*ASSIGNED TASK*. Considering every line below, count those with the word "cells" and give only the result.

Records contained in a dataset:
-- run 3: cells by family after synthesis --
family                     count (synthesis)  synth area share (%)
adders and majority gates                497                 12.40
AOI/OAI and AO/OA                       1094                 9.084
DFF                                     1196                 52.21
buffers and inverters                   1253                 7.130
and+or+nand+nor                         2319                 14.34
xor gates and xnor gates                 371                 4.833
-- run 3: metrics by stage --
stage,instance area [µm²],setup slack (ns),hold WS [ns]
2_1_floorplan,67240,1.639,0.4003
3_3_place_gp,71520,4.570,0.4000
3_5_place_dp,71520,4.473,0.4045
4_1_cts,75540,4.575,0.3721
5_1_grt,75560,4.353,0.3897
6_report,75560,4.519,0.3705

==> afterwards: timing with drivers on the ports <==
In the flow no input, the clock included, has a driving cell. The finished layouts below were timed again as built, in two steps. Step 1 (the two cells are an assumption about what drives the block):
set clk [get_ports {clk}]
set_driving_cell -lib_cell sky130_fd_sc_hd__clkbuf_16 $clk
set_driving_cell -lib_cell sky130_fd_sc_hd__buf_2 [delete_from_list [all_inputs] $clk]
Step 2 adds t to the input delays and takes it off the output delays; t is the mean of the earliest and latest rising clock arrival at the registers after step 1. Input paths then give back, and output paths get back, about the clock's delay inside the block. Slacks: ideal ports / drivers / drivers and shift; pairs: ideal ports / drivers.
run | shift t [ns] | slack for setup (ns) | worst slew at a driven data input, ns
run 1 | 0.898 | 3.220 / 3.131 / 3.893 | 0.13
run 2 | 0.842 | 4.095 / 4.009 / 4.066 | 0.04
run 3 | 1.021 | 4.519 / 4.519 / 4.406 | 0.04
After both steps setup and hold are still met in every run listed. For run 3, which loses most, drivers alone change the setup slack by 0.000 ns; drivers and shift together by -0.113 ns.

*ANSWER SPACE*. 2